Activity:
With the records below as your source, retype each line exactly from the top down to the line that contains "min: pcnt[2]$_SDFFE_PP0N_ /", and include that line.

Record extracts:
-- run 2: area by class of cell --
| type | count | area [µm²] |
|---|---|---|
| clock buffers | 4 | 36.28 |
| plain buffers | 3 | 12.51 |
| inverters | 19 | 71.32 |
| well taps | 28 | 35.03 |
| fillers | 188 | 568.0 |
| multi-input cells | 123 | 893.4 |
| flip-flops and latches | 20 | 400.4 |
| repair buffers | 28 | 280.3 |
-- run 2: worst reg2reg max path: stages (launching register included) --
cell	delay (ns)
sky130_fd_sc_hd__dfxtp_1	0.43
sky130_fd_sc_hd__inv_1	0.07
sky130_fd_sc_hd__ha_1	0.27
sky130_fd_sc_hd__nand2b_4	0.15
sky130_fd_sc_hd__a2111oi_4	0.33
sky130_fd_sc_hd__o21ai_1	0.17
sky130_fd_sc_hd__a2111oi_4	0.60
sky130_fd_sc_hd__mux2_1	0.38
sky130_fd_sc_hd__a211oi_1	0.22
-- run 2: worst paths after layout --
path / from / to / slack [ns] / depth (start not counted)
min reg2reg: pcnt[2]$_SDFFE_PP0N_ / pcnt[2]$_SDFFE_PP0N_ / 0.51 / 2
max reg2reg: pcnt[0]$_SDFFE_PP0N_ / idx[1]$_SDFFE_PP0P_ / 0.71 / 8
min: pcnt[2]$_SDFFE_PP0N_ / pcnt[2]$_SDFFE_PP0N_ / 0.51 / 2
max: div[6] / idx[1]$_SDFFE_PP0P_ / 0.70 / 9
===== src/rtl/bcd_time_calendar.sv =====
// BCD hh:mm:ss + dd/mm/yyyy counter with a button-driven set mode and hold-to-repeat.
// Define BCD_CAL_GREGORIAN_EN for the full Gregorian leap rule (default: every 4th year is leap).
module bcd_time_calendar #(
  parameter int unsigned TICK_DIV   = 50_000_000,
  parameter int unsigned FAST_DIV   = 500,
  parameter int unsigned HOLD_DIV   = 25_000_000,
  parameter int unsigned REPEAT_DIV = 12_500_000,
  parameter logic [15:0] RESET_YEAR = 16'h2024
) (
  input  logic        clk,
  input  logic        rst_n,
  input  logic        fast,
  input  logic        btn_sel_n,
  input  logic        btn_up_n,
  input  logic        btn_dn_n,
  output logic [23:0] time_bcd,
  output logic [31:0] date_bcd,
  output logic [2:0]  field,
  output logic        set_active,
  output logic        sec_pulse
);
  typedef enum logic [2:0] {
    F_RUN = 3'd0, F_SEC = 3'd1, F_MIN = 3'd2, F_HOUR = 3'd3,
    F_DAY = 3'd4, F_MON = 3'd5, F_YEAR = 3'd6
  } field_t;

  localparam int unsigned PMAX = (TICK_DIV > FAST_DIV) ? TICK_DIV : FAST_DIV;
  localparam int unsigned RMAX = (HOLD_DIV > REPEAT_DIV) ? HOLD_DIV : REPEAT_DIV;
  localparam int PW = $clog2(PMAX) + 1;
  localparam int RW = $clog2(RMAX) + 1;
  localparam logic [PW-1:0] TICK_LAST = PW'(TICK_DIV - 1);
  localparam logic [PW-1:0] FAST_LAST = PW'(FAST_DIV - 1);
  localparam logic [RW-1:0] HOLD_LAST = RW'(HOLD_DIV - 1);
  localparam logic [RW-1:0] REP_LAST  = RW'(REPEAT_DIV - 1);

  // Two-digit BCD step with wrap; ordering of packed BCD matches numeric ordering.
  function automatic logic [7:0] inc2(input logic [7:0] v, input logic [7:0] hi, input logic [7:0] lo);
    if (v >= hi) return lo;
    if (v[3:0] == 4'd9) return {v[7:4] + 4'd1, 4'd0};
    return {v[7:4], v[3:0] + 4'd1};
  endfunction

  function automatic logic [7:0] dec2(input logic [7:0] v, input logic [7:0] hi, input logic [7:0] lo);
    if (v <= lo) return hi;
    if (v[3:0] == 4'd0) return {v[7:4] - 4'd1, 4'd9};
    return {v[7:4], v[3:0] - 4'd1};
  endfunction

  function automatic logic [15:0] inc4(input logic [15:0] v);
    logic [15:0] r;
    logic        c;
    r = v;
    c = 1'b1;
    for (int i = 0; i < 4; i++) begin
      if (c) begin
        if (v[i*4 +: 4] == 4'd9) r[i*4 +: 4] = 4'd0;
        else begin
          r[i*4 +: 4] = v[i*4 +: 4] + 4'd1;
          c = 1'b0;
        end
      end
    end
    return r;
  endfunction

  function automatic logic [15:0] dec4(input logic [15:0] v);
    logic [15:0] r;
    logic        b;
    r = v;
    b = 1'b1;
    for (int i = 0; i < 4; i++) begin
      if (b) begin
        if (v[i*4 +: 4] == 4'd0) r[i*4 +: 4] = 4'd9;
        else begin
          r[i*4 +: 4] = v[i*4 +: 4] - 4'd1;
          b = 1'b0;
        end
      end
    end
    return r;
  endfunction

  // Divisibility by 4 of a two-digit BCD number from the tens parity and the ones digit.
  function automatic logic div4(input logic tens_odd, input logic [3:0] ones);
    if (tens_odd) return (ones == 4'd2) || (ones == 4'd6);
    return (ones == 4'd0) || (ones == 4'd4) || (ones == 4'd8);
  endfunction

  function automatic logic [7:0] month_len(input logic [7:0] mo, input logic leap);
    case (mo)
      8'h02:                      return leap ? 8'h29 : 8'h28;
      8'h04, 8'h06, 8'h09, 8'h11: return 8'h30;
      default:                    return 8'h31;
    endcase
  endfunction

  logic [2:0] btn_n, pressed;
  assign btn_n = {btn_dn_n, btn_up_n, btn_sel_n};

  for (genvar gi = 0; gi < 3; gi++) begin : g_sync
    logic s1_reg, s2_reg;
    always_ff @(posedge clk or negedge rst_n) begin
      if (!rst_n) begin
        s1_reg <= 1'b0;
        s2_reg <= 1'b0;
      end else begin
        s1_reg <= ~btn_n[gi];
        s2_reg <= s1_reg;
      end
    end
    assign pressed[gi] = s2_reg;
  end

  field_t          field_reg, field_next;
  logic [7:0]      sec_reg, min_reg, hour_reg, day_reg, mon_reg;
  logic [7:0]      sec_next, min_next, hour_next, day_next, mon_next;
  logic [15:0]     year_reg, year_next, year_set;
  logic [7:0]      mon_set, mlen_cur;
  logic            leap_cur, leap_set;
  logic [PW-1:0]   presc_reg, presc_next, div_last;
  logic [RW-1:0]   rep_cnt_reg, rep_cnt_next;
  logic            rep_en_reg, rep_en_next, rep_phase_reg, rep_phase_next;
  logic            sel_d_reg, up_d_reg, dn_d_reg, set_active_reg, sec_pulse_reg;
  logic            up_eff, dn_eff, sel_edge, up_edge, dn_edge, step_up, step_dn, tick;

  // Up and down held together cancel each other; releasing one yields a fresh edge on the other.
  assign up_eff   = pressed[1] & ~pressed[2];
  assign dn_eff   = pressed[2] & ~pressed[1];
  assign sel_edge = pressed[0] & ~sel_d_reg;
  assign up_edge  = up_eff & ~up_d_reg;
  assign dn_edge  = dn_eff & ~dn_d_reg;
  assign div_last = fast ? FAST_LAST : TICK_LAST;
  assign mlen_cur = month_len(mon_reg, leap_cur);

  always_comb begin
    rep_cnt_next   = rep_cnt_reg;
    rep_en_next    = rep_en_reg;
    rep_phase_next = rep_phase_reg;
    step_up        = 1'b0;
    step_dn        = 1'b0;
    if (sel_edge || !(up_eff || dn_eff)) begin
      rep_cnt_next   = '0;
      rep_en_next    = 1'b0;
      rep_phase_next = 1'b0;
    end else if (up_edge || dn_edge) begin
      rep_cnt_next   = '0;
      rep_en_next    = 1'b1;
      rep_phase_next = 1'b0;
      step_up        = up_edge;
      step_dn        = dn_edge;
    end else if (rep_en_reg) begin
      if (rep_cnt_reg == (rep_phase_reg ? REP_LAST : HOLD_LAST)) begin
        rep_cnt_next   = '0;
        rep_phase_next = 1'b1;
        step_up        = up_eff;
        step_dn        = dn_eff;
      end else begin
        rep_cnt_next = rep_cnt_reg + RW'(1);
      end
    end
  end

  always_comb begin
    field_next = field_reg;
    if (sel_edge) begin
      case (field_reg)
        F_RUN:   field_next = F_SEC;
        F_SEC:   field_next = F_MIN;
        F_MIN:   field_next = F_HOUR;
        F_HOUR:  field_next = F_DAY;
        F_DAY:   field_next = F_MON;
        F_MON:   field_next = F_YEAR;
        default: field_next = F_RUN;
      endcase
    end
  end

  always_comb begin
    year_set = step_up ? inc4(year_reg) : dec4(year_reg);
    mon_set  = step_up ? inc2(mon_reg, 8'h12, 8'h01) : dec2(mon_reg, 8'h12, 8'h01);
`ifdef BCD_CAL_GREGORIAN_EN
    leap_cur = (year_reg[7:0] == 8'h00) ? div4(year_reg[12], year_reg[11:8])
                                        : div4(year_reg[4], year_reg[3:0]);
    leap_set = (year_set[7:0] == 8'h00) ? div4(year_set[12], year_set[11:8])
                                        : div4(year_set[4], year_set[3:0]);
`else
    leap_cur = div4(year_reg[4], year_reg[3:0]);
    leap_set = div4(year_set[4], year_set[3:0]);
`endif
  end

  always_comb begin
    sec_next   = sec_reg;
    min_next   = min_reg;
    hour_next  = hour_reg;
    day_next   = day_reg;
    mon_next   = mon_reg;
    year_next  = year_reg;
    presc_next = '0;
    tick       = 1'b0;
    if (field_reg == F_RUN) begin
      tick       = (presc_reg >= div_last);
      presc_next = tick ? '0 : presc_reg + PW'(1);
      if (tick) begin
        sec_next = inc2(sec_reg, 8'h59, 8'h00);
        if (sec_reg >= 8'h59) begin
          min_next = inc2(min_reg, 8'h59, 8'h00);
          if (min_reg >= 8'h59) begin
            hour_next = inc2(hour_reg, 8'h23, 8'h00);
            if (hour_reg >= 8'h23) begin
              day_next = inc2(day_reg, mlen_cur, 8'h01);
              if (day_reg >= mlen_cur) begin
                mon_next = inc2(mon_reg, 8'h12, 8'h01);
                if (mon_reg >= 8'h12) year_next = inc4(year_reg);
              end
            end
          end
        end
      end
    end else if (step_up || step_dn) begin
      case (field_reg)
        F_SEC:  sec_next  = 8'h00;
        F_MIN:  min_next  = step_up ? inc2(min_reg, 8'h59, 8'h00) : dec2(min_reg, 8'h59, 8'h00);
        F_HOUR: hour_next = step_up ? inc2(hour_reg, 8'h23, 8'h00) : dec2(hour_reg, 8'h23, 8'h00);
        F_DAY:  day_next  = step_up ? inc2(day_reg, mlen_cur, 8'h01) : dec2(day_reg, mlen_cur, 8'h01);
        F_MON: begin
          mon_next = mon_set;
          if (day_reg > month_len(mon_set, leap_cur)) day_next = month_len(mon_set, leap_cur);
        end
        F_YEAR: begin
          year_next = year_set;
          if (day_reg > month_len(mon_reg, leap_set)) day_next = month_len(mon_reg, leap_set);
        end
        default: ;
      endcase
    end
  end

  always_ff @(posedge clk or negedge rst_n) begin
    if (!rst_n) field_reg <= F_RUN;
    else        field_reg <= field_next;
  end

  always_ff @(posedge clk or negedge rst_n) begin
    if (!rst_n) begin
      sec_reg        <= 8'h00;
      min_reg        <= 8'h00;
      hour_reg       <= 8'h00;
      day_reg        <= 8'h01;
      mon_reg        <= 8'h01;
      year_reg       <= RESET_YEAR;
      presc_reg      <= '0;
      rep_cnt_reg    <= '0;
      rep_en_reg     <= 1'b0;
      rep_phase_reg  <= 1'b0;
      sel_d_reg      <= 1'b0;
      up_d_reg       <= 1'b0;
      dn_d_reg       <= 1'b0;
      set_active_reg <= 1'b0;
      sec_pulse_reg  <= 1'b0;
    end else begin
      sec_reg        <= sec_next;
      min_reg        <= min_next;
      hour_reg       <= hour_next;
      day_reg        <= day_next;
      mon_reg        <= mon_next;
      year_reg       <= year_next;
      presc_reg      <= presc_next;
      rep_cnt_reg    <= rep_cnt_next;
      rep_en_reg     <= rep_en_next;
      rep_phase_reg  <= rep_phase_next;
      sel_d_reg      <= pressed[0];
      up_d_reg       <= up_eff;
      dn_d_reg       <= dn_eff;
      set_active_reg <= (field_next != F_RUN);
      sec_pulse_reg  <= tick;
    end
  end

  assign time_bcd   = {hour_reg, min_reg, sec_reg};
  assign date_bcd   = {day_reg, mon_reg, year_reg};
  assign field      = field_reg;
  assign set_active = set_active_reg;
  assign sec_pulse  = sec_pulse_reg;
endmodule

Response:
-- run 2: area by class of cell --
| type | count | area [µm²] |
|---|---|---|
| clock buffers | 4 | 36.28 |
| plain buffers | 3 | 12.51 |
| inverters | 19 | 71.32 |
| well taps | 28 | 35.03 |
| fillers | 188 | 568.0 |
| multi-input cells | 123 | 893.4 |
| flip-flops and latches | 20 | 400.4 |
| repair buffers | 28 | 280.3 |
-- run 2: worst reg2reg max path: stages (launching register included) --
cell	delay (ns)
sky130_fd_sc_hd__dfxtp_1	0.43
sky130_fd_sc_hd__inv_1	0.07
sky130_fd_sc_hd__ha_1	0.27
sky130_fd_sc_hd__nand2b_4	0.15
sky130_fd_sc_hd__a2111oi_4	0.33
sky130_fd_sc_hd__o21ai_1	0.17
sky130_fd_sc_hd__a2111oi_4	0.60
sky130_fd_sc_hd__mux2_1	0.38
sky130_fd_sc_hd__a211oi_1	0.22
-- run 2: worst paths after layout --
path / from / to / slack [ns] / depth (start not counted)
min reg2reg: pcnt[2]$_SDFFE_PP0N_ / pcnt[2]$_SDFFE_PP0N_ / 0.51 / 2
max reg2reg: pcnt[0]$_SDFFE_PP0N_ / idx[1]$_SDFFE_PP0P_ / 0.71 / 8
min: pcnt[2]$_SDFFE_PP0N_ / pcnt[2]$_SDFFE_PP0N_ / 0.51 / 2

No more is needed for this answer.